## [What is being asked]
For this exercise, return exactly the lines of the material below that begin at the one with "export NUM_CORES = 1" and stop after the one with "set_input_delay 8.675 -clock".

────────────────────────────────────────

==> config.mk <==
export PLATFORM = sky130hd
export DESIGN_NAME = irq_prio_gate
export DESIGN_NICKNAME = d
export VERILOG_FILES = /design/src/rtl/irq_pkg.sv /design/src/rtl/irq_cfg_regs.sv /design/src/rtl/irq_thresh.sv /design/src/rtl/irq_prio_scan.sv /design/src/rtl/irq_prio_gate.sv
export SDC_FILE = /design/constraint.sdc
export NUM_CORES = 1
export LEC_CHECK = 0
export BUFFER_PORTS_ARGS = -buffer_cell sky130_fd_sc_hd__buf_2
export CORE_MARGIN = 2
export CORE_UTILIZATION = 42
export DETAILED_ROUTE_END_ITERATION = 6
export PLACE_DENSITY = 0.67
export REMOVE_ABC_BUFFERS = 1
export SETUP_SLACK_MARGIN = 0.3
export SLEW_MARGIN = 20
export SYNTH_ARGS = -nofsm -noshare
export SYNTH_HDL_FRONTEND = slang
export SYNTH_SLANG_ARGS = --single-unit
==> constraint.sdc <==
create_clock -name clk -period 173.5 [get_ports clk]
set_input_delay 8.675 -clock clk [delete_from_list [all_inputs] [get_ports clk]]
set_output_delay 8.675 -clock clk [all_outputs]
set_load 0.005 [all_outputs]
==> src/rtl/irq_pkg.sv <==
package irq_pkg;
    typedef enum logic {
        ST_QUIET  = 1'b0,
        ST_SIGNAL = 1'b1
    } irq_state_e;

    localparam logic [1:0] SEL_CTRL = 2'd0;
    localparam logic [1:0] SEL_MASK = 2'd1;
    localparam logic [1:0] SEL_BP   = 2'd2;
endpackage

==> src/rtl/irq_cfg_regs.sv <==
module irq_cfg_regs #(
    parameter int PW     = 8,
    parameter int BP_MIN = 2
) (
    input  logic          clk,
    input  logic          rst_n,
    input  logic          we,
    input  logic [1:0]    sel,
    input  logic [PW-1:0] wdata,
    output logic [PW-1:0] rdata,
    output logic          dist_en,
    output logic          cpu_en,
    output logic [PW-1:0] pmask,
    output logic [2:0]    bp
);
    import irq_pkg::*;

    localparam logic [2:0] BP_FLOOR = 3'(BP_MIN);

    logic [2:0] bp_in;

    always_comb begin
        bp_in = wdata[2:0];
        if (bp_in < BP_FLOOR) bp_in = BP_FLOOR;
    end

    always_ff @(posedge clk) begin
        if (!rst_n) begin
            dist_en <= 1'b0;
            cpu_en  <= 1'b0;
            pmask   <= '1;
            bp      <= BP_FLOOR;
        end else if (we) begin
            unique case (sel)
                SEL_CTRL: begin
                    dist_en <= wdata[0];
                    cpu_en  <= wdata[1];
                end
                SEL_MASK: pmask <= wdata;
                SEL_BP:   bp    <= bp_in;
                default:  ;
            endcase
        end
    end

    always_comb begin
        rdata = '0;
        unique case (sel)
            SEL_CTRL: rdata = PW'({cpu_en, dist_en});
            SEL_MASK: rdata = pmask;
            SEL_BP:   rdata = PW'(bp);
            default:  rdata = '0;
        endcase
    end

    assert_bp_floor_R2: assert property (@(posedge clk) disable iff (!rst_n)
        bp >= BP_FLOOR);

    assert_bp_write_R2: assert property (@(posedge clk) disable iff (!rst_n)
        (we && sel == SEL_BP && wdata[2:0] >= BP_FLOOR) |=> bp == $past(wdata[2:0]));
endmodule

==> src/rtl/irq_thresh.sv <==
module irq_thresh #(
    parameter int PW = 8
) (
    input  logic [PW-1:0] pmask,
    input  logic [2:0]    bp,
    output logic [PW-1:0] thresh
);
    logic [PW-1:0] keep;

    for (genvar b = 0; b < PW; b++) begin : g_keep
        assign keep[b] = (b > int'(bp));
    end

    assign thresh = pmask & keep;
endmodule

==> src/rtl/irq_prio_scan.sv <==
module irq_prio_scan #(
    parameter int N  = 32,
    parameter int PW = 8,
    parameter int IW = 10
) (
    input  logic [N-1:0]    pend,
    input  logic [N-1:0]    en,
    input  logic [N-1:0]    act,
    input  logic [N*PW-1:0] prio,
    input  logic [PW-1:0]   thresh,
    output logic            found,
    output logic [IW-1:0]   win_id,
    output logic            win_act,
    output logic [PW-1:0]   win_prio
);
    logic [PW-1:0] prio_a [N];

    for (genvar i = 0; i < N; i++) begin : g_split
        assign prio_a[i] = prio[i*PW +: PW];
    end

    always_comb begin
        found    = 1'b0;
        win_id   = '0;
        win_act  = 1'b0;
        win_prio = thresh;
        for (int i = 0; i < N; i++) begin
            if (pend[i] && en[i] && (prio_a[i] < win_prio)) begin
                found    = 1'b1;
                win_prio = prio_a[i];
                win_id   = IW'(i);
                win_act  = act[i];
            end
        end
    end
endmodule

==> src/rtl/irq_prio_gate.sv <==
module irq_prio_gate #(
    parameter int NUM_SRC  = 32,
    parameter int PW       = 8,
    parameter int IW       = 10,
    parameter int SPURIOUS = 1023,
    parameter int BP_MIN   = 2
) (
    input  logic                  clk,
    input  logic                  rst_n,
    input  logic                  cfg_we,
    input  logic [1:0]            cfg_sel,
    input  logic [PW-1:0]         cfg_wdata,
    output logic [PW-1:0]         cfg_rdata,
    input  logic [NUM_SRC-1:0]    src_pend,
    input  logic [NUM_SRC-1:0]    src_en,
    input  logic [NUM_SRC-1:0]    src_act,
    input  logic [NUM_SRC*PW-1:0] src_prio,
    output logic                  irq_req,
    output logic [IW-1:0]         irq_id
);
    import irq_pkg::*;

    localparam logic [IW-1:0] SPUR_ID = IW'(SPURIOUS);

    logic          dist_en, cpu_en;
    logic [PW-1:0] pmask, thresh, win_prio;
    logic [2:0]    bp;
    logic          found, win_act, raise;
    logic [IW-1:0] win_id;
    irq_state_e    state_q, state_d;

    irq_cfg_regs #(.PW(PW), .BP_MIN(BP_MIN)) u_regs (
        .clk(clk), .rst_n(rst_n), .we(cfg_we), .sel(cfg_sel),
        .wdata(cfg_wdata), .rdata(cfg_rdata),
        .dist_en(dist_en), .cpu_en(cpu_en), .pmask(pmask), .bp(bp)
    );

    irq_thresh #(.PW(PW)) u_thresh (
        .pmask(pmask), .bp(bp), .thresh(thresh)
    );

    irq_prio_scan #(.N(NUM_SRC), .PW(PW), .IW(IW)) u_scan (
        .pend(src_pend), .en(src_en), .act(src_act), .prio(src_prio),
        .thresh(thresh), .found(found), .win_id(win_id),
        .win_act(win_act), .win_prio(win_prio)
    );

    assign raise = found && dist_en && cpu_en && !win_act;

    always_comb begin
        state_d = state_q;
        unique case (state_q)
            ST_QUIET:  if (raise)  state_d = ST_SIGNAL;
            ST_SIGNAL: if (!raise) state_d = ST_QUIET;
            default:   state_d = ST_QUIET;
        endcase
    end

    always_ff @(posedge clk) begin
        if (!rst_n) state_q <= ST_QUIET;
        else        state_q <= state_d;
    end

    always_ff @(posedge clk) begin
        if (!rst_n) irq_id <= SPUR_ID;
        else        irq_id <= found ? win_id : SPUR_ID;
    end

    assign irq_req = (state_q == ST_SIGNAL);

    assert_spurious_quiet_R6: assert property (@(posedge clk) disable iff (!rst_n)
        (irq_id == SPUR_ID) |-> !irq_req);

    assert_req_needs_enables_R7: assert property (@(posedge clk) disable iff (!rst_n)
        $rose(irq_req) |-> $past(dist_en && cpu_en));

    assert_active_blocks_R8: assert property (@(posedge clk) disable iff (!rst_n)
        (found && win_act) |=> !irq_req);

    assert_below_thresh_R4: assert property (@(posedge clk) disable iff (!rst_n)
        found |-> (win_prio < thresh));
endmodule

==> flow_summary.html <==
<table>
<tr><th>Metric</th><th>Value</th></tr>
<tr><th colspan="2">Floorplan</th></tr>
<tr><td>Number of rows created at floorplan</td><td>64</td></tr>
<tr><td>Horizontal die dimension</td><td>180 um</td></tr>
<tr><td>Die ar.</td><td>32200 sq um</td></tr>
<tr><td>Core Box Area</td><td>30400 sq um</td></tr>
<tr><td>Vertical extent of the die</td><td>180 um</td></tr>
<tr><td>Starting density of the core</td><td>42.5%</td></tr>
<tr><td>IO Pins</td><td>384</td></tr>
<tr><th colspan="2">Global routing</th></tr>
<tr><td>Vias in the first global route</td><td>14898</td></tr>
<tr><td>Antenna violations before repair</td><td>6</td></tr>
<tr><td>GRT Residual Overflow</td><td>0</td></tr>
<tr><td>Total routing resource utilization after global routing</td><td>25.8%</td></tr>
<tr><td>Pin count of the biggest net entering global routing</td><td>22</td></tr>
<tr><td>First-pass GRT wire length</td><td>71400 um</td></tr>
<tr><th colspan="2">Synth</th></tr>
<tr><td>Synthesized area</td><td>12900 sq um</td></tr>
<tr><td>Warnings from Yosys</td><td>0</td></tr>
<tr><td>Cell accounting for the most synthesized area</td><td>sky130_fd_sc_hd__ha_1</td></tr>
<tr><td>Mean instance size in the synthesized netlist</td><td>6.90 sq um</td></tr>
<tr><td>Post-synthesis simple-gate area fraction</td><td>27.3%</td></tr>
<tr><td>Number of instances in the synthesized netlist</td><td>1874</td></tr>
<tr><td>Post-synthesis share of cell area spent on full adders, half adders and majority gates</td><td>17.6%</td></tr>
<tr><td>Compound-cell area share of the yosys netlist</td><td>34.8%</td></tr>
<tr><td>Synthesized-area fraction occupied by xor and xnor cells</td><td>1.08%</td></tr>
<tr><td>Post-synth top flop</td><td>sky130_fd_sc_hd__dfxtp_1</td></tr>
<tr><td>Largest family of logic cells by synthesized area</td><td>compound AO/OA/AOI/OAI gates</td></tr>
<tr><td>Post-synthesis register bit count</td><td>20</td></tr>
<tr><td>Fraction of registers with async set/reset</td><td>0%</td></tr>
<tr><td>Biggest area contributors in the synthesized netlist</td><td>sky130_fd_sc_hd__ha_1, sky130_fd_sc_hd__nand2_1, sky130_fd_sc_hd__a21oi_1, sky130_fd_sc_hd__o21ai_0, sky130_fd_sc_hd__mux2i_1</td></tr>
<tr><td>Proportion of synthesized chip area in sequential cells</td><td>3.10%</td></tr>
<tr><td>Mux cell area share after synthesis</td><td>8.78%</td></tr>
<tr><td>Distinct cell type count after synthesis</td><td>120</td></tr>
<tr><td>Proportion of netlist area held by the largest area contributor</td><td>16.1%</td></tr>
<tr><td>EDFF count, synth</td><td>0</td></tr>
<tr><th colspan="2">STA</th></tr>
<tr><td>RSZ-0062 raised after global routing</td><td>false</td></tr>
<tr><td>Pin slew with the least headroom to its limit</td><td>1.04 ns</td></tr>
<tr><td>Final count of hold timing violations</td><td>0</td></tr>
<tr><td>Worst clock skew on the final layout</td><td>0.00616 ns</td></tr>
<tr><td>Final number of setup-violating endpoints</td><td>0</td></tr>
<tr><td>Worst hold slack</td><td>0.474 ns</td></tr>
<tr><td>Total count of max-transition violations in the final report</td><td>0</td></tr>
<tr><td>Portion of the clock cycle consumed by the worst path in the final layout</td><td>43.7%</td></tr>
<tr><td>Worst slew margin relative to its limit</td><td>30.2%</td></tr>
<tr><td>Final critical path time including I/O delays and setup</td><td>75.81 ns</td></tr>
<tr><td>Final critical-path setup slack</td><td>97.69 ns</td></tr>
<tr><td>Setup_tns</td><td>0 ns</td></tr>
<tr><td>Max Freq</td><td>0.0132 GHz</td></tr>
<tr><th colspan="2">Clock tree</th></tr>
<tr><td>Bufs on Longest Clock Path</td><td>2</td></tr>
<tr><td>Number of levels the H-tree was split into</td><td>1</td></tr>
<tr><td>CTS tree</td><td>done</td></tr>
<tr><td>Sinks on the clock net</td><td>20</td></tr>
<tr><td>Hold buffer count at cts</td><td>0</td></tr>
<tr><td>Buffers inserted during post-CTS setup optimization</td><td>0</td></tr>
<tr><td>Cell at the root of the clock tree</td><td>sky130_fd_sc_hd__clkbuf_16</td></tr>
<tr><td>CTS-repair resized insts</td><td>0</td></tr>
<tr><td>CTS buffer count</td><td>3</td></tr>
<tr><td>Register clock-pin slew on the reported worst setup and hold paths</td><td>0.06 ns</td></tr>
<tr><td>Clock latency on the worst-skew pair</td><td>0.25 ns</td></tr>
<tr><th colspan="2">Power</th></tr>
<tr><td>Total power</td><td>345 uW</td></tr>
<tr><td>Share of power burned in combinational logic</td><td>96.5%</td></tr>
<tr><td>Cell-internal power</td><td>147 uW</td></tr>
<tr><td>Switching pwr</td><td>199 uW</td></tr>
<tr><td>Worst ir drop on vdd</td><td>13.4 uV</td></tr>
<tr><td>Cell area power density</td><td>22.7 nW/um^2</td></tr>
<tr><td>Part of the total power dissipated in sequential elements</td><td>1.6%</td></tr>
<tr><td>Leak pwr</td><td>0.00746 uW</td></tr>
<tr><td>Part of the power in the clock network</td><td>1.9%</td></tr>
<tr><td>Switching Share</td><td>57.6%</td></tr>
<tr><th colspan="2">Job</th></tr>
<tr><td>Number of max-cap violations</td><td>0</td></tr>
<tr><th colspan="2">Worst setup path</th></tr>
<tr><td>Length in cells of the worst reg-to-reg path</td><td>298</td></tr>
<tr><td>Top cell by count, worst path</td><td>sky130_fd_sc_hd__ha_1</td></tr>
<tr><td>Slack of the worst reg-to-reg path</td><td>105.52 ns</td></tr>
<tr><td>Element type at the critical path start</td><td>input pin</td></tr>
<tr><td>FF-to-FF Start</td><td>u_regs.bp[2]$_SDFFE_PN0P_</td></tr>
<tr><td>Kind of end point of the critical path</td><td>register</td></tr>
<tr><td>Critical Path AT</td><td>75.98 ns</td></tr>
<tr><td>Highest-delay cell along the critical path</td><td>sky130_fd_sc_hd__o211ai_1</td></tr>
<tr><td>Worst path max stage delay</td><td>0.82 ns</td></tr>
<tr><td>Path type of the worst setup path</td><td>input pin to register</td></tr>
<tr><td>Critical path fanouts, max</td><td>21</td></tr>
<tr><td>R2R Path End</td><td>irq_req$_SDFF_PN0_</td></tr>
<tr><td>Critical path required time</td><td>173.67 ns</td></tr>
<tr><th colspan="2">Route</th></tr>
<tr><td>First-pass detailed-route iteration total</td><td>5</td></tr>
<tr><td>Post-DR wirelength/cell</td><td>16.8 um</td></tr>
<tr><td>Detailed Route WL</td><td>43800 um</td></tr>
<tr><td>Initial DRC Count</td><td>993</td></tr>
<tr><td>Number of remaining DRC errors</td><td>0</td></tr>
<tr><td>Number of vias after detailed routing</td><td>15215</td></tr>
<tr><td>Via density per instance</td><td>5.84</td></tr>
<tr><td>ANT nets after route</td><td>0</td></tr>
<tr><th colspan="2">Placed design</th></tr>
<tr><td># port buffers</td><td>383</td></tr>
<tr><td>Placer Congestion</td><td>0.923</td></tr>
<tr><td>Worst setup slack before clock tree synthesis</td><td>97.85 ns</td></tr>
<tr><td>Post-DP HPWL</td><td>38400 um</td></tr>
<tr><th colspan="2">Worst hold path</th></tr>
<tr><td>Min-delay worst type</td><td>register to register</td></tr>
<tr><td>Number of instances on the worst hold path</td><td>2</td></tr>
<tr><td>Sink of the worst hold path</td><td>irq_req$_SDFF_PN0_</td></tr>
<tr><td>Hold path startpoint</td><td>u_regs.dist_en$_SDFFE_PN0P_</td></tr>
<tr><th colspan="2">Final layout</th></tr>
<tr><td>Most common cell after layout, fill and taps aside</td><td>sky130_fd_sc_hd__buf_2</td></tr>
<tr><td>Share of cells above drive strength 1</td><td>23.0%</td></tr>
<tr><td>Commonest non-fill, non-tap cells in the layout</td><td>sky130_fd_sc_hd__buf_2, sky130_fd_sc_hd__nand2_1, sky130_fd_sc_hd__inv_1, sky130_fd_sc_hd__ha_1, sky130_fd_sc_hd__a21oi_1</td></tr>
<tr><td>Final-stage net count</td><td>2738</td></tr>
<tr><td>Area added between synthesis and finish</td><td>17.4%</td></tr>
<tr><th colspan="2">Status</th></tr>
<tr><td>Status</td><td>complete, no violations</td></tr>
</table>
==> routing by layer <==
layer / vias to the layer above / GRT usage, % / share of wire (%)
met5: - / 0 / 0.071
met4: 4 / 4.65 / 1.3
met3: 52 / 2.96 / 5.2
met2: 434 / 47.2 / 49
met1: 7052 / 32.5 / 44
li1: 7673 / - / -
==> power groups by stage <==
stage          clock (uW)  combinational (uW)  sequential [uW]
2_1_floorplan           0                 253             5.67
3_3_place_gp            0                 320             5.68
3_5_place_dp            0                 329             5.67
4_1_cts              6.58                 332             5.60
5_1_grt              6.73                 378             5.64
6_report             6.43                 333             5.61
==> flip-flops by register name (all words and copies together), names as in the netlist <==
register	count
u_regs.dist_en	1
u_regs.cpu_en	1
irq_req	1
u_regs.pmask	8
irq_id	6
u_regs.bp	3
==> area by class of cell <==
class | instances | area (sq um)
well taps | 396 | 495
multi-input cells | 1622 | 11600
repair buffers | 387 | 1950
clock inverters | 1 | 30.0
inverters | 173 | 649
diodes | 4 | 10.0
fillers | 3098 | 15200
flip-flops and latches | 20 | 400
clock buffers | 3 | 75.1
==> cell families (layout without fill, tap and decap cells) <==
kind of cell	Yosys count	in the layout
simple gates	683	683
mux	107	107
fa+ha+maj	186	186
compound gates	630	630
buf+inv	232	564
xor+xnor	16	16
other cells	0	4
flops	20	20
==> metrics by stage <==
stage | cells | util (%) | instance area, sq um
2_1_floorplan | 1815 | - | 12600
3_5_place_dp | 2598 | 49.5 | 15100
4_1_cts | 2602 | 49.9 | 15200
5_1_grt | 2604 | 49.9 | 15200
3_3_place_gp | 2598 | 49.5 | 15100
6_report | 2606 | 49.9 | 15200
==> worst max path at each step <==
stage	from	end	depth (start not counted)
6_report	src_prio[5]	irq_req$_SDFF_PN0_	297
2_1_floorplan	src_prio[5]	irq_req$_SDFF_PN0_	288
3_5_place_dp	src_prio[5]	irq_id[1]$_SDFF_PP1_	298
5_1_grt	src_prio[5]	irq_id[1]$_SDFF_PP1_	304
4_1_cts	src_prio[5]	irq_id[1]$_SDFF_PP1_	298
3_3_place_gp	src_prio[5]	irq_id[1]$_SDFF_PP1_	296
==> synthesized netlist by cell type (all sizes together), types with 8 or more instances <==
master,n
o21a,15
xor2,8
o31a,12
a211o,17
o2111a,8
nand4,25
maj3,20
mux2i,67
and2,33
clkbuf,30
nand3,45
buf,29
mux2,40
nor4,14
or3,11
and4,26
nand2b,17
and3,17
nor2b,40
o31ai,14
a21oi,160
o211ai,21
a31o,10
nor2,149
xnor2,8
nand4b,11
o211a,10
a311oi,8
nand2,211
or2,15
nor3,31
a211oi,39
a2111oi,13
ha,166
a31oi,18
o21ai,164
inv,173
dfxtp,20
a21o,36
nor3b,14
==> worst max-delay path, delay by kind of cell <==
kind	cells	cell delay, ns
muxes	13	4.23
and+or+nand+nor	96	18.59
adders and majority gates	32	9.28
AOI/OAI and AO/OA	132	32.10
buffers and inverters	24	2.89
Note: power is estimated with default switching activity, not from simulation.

────────────────────────────────────────

## [Written answer]
export NUM_CORES = 1
export LEC_CHECK = 0
export BUFFER_PORTS_ARGS = -buffer_cell sky130_fd_sc_hd__buf_2
export CORE_MARGIN = 2
export CORE_UTILIZATION = 42
export DETAILED_ROUTE_END_ITERATION = 6
export PLACE_DENSITY = 0.67
export REMOVE_ABC_BUFFERS = 1
export SETUP_SLACK_MARGIN = 0.3
export SLEW_MARGIN = 20
export SYNTH_ARGS = -nofsm -noshare
export SYNTH_HDL_FRONTEND = slang
export SYNTH_SLANG_ARGS = --single-unit
==> constraint.sdc <==
create_clock -name clk -period 173.5 [get_ports clk]
set_input_delay 8.675 -clock clk [delete_from_list [all_inputs] [get_ports clk]]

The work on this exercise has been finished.